### ABOUT THIS EXERCISE
Go through the entries below and print, exactly, the lines starting at the one with "2: worst paths" and ending at the one with "a21o_1 230, a21oi_2", keeping both ends and no others.

### ENTRIES SUPPLIED
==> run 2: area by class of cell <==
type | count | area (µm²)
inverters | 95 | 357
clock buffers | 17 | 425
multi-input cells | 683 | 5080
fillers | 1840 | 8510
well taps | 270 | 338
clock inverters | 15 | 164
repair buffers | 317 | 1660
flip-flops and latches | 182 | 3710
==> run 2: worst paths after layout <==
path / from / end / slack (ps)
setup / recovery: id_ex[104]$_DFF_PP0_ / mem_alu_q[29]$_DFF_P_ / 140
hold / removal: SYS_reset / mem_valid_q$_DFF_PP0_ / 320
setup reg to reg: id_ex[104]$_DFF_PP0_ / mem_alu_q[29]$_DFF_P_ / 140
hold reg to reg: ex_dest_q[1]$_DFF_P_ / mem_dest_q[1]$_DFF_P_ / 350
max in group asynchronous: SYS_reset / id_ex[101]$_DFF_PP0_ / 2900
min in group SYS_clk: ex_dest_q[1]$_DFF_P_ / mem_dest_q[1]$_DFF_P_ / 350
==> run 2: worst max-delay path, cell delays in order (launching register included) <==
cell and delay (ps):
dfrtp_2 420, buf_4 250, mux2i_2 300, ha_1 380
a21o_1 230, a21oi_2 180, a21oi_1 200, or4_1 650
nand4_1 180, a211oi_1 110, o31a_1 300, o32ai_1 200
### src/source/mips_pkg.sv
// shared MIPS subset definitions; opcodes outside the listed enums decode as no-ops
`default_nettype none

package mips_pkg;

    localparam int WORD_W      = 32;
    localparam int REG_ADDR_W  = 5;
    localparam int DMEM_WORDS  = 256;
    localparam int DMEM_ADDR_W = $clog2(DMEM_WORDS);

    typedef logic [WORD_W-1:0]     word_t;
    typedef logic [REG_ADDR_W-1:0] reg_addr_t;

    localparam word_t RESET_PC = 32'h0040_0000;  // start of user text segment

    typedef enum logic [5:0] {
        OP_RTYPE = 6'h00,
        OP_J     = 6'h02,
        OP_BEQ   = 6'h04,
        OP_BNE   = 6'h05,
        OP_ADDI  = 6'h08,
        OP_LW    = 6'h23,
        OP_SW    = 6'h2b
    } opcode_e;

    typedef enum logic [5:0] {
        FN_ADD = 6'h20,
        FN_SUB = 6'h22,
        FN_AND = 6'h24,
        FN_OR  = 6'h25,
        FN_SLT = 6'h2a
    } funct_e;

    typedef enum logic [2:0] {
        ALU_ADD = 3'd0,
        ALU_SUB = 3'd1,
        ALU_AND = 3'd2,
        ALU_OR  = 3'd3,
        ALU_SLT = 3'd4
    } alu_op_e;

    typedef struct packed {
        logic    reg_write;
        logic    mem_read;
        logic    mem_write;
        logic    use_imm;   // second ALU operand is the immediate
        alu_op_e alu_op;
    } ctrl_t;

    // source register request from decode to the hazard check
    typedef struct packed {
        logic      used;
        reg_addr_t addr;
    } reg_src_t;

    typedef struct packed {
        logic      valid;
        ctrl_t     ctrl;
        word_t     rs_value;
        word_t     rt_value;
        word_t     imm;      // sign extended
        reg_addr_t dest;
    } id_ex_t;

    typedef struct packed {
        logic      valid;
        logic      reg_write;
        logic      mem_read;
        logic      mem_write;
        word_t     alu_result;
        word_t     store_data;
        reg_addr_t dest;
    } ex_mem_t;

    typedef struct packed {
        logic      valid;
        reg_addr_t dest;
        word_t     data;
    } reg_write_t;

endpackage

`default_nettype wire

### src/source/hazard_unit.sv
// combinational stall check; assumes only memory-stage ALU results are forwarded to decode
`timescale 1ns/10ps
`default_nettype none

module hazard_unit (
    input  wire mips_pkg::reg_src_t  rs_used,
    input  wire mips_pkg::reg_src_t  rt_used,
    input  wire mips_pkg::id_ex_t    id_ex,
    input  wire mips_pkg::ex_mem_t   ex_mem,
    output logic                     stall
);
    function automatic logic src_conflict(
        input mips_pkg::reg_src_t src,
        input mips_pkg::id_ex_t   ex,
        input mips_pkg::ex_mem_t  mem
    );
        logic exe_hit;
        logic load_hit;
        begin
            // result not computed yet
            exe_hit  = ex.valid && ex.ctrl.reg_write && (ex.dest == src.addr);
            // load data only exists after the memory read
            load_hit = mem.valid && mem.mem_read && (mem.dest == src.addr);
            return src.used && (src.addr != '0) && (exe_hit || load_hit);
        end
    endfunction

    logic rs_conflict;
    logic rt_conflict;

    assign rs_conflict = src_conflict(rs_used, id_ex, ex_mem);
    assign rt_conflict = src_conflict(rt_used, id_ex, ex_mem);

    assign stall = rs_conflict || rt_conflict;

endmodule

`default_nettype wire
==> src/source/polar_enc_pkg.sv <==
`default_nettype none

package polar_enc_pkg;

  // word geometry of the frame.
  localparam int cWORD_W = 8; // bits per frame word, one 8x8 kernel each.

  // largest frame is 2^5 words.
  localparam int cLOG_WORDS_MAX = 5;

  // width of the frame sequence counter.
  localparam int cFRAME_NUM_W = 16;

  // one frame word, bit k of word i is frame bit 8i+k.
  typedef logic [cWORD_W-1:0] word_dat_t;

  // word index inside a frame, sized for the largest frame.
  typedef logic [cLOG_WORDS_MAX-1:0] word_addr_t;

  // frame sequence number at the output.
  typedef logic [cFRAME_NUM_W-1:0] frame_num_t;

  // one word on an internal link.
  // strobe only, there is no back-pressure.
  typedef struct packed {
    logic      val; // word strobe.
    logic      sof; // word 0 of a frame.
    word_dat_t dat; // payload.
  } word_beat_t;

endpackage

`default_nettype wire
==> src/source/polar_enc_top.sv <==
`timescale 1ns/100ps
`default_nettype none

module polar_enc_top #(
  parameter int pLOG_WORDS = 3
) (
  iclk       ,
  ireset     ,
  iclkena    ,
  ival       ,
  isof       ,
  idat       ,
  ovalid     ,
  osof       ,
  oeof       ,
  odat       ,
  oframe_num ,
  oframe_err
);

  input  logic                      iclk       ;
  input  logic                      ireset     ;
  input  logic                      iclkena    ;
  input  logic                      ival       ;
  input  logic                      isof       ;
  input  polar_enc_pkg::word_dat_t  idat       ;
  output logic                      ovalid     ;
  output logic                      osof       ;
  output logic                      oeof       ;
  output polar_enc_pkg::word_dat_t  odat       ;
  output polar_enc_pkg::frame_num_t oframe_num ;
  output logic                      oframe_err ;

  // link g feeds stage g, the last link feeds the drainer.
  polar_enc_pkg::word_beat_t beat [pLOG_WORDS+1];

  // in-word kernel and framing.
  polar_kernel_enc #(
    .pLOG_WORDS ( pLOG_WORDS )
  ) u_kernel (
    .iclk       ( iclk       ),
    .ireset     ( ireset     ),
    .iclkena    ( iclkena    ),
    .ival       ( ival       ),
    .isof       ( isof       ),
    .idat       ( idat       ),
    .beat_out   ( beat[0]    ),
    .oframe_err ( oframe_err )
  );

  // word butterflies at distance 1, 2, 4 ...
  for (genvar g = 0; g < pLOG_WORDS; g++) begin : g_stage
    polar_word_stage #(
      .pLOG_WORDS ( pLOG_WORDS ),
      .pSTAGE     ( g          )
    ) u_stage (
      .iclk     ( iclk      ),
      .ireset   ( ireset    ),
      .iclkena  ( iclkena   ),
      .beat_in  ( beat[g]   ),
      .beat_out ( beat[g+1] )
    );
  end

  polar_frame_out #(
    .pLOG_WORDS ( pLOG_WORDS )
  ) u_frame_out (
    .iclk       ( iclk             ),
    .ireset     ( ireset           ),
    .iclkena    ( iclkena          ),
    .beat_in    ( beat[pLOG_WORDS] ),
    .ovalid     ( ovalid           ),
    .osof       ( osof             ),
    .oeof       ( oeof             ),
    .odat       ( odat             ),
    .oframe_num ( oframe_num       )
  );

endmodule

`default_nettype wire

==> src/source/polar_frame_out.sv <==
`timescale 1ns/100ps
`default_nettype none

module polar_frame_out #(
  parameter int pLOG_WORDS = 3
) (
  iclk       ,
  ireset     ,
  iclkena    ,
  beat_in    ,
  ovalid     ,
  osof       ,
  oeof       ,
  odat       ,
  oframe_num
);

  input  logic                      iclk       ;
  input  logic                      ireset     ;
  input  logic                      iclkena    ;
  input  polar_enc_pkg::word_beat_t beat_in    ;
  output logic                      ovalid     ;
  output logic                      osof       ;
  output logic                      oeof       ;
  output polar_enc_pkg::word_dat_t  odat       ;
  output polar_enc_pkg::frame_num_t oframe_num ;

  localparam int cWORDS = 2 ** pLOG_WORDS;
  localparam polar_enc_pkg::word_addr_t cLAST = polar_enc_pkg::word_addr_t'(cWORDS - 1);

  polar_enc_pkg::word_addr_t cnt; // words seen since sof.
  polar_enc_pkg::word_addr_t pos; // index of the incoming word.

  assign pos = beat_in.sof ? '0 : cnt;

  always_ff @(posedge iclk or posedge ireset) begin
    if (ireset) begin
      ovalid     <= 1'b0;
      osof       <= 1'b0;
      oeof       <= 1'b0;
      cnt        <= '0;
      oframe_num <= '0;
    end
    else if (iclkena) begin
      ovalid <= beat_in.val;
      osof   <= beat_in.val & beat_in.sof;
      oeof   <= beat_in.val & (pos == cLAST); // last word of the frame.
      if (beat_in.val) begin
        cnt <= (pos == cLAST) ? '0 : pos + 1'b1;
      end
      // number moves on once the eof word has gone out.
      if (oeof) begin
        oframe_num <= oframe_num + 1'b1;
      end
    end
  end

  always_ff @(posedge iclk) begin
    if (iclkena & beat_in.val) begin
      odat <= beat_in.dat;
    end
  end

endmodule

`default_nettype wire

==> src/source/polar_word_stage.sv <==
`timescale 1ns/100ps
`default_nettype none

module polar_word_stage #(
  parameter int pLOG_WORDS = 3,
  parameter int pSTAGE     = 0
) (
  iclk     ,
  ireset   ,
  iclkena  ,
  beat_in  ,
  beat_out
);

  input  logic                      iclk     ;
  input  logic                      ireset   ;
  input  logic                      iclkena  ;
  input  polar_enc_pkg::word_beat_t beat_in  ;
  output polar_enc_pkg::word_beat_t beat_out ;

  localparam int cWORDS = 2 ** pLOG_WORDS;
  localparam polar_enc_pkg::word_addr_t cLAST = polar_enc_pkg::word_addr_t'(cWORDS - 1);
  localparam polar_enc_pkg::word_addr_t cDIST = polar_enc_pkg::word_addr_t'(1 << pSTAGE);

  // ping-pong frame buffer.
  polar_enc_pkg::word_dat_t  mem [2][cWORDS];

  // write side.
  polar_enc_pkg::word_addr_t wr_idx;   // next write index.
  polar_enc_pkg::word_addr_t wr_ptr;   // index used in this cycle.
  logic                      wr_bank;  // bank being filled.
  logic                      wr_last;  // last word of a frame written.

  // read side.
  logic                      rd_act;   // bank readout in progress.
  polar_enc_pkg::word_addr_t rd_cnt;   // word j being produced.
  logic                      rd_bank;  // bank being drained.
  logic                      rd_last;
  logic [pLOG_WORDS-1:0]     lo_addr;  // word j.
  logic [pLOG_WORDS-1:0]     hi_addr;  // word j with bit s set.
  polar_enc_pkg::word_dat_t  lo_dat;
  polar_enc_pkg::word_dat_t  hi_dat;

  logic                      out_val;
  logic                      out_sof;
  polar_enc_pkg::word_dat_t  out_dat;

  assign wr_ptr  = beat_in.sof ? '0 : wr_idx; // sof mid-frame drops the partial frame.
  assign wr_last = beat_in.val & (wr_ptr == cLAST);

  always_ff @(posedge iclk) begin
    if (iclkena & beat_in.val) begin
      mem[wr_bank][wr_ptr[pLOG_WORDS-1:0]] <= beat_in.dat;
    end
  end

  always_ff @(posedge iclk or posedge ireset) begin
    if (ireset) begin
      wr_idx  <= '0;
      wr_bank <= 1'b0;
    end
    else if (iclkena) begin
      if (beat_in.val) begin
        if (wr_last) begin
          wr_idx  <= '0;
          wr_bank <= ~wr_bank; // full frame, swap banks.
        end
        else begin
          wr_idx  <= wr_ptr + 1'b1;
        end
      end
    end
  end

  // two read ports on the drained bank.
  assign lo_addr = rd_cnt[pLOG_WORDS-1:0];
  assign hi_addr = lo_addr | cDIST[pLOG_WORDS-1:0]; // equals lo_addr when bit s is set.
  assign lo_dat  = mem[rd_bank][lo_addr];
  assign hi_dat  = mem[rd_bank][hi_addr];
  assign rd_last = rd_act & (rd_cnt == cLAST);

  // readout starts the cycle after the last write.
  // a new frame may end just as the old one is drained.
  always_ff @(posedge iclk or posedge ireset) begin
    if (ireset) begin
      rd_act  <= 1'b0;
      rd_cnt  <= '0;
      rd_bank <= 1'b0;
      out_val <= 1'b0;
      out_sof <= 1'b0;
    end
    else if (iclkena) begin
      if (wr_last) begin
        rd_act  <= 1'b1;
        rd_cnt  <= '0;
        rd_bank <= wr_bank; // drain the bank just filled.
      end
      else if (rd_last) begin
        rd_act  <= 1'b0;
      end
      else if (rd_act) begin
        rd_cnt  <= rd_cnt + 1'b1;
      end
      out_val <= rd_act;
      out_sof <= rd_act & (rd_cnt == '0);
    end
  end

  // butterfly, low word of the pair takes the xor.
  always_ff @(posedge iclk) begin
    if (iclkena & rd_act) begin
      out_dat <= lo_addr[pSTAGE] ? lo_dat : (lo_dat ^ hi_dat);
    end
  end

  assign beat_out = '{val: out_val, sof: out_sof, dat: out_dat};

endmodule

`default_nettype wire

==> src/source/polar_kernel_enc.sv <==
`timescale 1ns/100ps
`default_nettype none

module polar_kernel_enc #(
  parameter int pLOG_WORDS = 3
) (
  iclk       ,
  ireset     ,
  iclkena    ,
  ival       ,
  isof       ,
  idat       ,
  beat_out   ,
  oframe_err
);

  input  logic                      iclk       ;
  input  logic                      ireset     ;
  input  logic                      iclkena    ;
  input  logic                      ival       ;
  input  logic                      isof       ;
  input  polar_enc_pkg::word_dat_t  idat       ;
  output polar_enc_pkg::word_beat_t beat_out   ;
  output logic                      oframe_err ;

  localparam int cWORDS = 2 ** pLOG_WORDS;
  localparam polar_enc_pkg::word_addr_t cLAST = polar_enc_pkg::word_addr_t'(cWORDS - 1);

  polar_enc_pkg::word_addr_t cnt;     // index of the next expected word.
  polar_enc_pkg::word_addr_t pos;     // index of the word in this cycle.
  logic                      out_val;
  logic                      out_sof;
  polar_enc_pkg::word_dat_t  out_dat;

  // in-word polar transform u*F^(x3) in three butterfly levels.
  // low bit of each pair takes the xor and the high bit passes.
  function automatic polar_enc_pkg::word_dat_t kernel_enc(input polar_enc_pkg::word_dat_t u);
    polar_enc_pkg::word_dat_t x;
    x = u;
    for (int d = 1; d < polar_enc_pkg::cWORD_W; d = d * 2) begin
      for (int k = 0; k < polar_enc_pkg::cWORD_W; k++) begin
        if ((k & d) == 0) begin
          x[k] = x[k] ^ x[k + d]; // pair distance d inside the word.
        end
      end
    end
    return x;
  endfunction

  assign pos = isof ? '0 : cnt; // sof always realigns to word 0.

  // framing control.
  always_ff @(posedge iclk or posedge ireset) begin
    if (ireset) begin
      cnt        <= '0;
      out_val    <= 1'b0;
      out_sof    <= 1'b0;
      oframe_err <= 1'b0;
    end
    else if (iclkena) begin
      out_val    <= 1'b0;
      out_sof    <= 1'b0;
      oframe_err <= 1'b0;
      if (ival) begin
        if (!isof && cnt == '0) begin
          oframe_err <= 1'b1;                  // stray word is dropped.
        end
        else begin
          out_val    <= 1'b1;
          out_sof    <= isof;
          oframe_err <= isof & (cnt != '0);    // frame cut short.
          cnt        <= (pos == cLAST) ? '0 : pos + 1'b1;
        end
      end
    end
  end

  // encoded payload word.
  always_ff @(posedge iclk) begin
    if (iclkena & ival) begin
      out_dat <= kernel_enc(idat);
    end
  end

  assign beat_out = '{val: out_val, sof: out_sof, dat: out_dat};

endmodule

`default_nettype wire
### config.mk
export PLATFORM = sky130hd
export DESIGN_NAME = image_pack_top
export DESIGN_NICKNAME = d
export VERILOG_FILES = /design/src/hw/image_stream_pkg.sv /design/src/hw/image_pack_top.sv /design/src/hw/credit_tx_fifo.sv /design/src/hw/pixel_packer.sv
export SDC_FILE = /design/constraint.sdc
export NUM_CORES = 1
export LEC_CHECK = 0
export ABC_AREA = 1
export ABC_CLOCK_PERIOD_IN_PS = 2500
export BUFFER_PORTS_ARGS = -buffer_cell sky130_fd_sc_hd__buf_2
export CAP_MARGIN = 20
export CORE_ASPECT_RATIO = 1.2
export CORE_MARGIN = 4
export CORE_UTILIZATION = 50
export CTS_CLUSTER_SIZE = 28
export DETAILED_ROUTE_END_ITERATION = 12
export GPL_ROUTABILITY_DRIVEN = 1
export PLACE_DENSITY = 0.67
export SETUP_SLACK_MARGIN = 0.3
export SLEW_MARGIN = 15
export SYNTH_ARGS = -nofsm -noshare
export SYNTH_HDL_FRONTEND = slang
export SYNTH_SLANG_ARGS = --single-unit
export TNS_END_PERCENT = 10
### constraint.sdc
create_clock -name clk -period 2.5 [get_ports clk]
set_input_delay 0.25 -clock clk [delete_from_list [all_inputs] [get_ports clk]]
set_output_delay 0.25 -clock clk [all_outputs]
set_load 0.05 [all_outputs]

...

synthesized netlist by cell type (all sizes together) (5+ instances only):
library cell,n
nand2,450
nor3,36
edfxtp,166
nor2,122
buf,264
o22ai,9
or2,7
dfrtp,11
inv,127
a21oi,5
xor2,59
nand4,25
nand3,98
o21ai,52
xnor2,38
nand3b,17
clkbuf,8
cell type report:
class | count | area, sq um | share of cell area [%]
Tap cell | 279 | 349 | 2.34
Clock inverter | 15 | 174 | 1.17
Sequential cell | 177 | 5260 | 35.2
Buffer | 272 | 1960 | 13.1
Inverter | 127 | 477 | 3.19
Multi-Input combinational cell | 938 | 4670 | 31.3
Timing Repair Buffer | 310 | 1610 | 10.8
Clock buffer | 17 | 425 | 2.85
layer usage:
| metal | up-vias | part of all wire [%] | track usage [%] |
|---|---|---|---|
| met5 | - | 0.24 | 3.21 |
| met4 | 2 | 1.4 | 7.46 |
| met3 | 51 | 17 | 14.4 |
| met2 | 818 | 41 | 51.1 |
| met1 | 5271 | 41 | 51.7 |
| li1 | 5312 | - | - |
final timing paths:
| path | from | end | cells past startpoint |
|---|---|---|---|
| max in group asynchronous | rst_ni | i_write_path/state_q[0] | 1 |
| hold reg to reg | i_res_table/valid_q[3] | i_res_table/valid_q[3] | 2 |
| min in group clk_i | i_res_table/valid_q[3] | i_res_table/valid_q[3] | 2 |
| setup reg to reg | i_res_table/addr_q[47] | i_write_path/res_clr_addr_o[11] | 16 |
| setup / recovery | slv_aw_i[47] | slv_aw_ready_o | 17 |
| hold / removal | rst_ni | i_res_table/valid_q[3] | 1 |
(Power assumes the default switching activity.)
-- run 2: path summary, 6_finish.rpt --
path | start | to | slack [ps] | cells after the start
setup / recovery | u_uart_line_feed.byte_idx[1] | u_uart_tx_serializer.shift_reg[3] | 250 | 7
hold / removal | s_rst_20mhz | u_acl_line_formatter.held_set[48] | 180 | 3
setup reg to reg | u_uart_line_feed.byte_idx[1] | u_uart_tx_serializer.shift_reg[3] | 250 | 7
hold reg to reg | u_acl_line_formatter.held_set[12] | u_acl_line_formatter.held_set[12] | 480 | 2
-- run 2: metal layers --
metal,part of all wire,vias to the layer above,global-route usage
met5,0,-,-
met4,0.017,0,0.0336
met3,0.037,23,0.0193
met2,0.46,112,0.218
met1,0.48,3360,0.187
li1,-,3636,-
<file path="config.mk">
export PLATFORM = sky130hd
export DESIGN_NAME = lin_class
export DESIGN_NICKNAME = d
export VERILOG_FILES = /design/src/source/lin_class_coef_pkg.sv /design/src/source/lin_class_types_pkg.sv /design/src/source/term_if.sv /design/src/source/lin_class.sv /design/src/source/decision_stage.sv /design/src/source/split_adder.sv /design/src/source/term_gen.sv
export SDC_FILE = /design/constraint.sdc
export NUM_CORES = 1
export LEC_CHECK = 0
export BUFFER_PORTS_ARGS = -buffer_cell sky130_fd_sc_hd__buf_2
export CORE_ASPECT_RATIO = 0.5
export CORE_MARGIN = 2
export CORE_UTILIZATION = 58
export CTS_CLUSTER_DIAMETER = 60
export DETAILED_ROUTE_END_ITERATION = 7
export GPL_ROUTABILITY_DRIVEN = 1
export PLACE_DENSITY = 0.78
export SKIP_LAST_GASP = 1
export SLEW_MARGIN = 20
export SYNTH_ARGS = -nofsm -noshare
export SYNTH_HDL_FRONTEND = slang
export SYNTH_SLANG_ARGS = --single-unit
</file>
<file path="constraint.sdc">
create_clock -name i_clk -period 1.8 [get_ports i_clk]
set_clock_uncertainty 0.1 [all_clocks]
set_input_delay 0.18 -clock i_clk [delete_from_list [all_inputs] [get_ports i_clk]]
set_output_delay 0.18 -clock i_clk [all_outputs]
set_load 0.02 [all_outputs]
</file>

### SOLUTION
==> run 2: worst paths after layout <==
path / from / end / slack (ps)
setup / recovery: id_ex[104]$_DFF_PP0_ / mem_alu_q[29]$_DFF_P_ / 140
hold / removal: SYS_reset / mem_valid_q$_DFF_PP0_ / 320
setup reg to reg: id_ex[104]$_DFF_PP0_ / mem_alu_q[29]$_DFF_P_ / 140
hold reg to reg: ex_dest_q[1]$_DFF_P_ / mem_dest_q[1]$_DFF_P_ / 350
max in group asynchronous: SYS_reset / id_ex[101]$_DFF_PP0_ / 2900
min in group SYS_clk: ex_dest_q[1]$_DFF_P_ / mem_dest_q[1]$_DFF_P_ / 350
==> run 2: worst max-delay path, cell delays in order (launching register included) <==
cell and delay (ps):
dfrtp_2 420, buf_4 250, mux2i_2 300, ha_1 380
a21o_1 230, a21oi_2 180, a21oi_1 200, or4_1 650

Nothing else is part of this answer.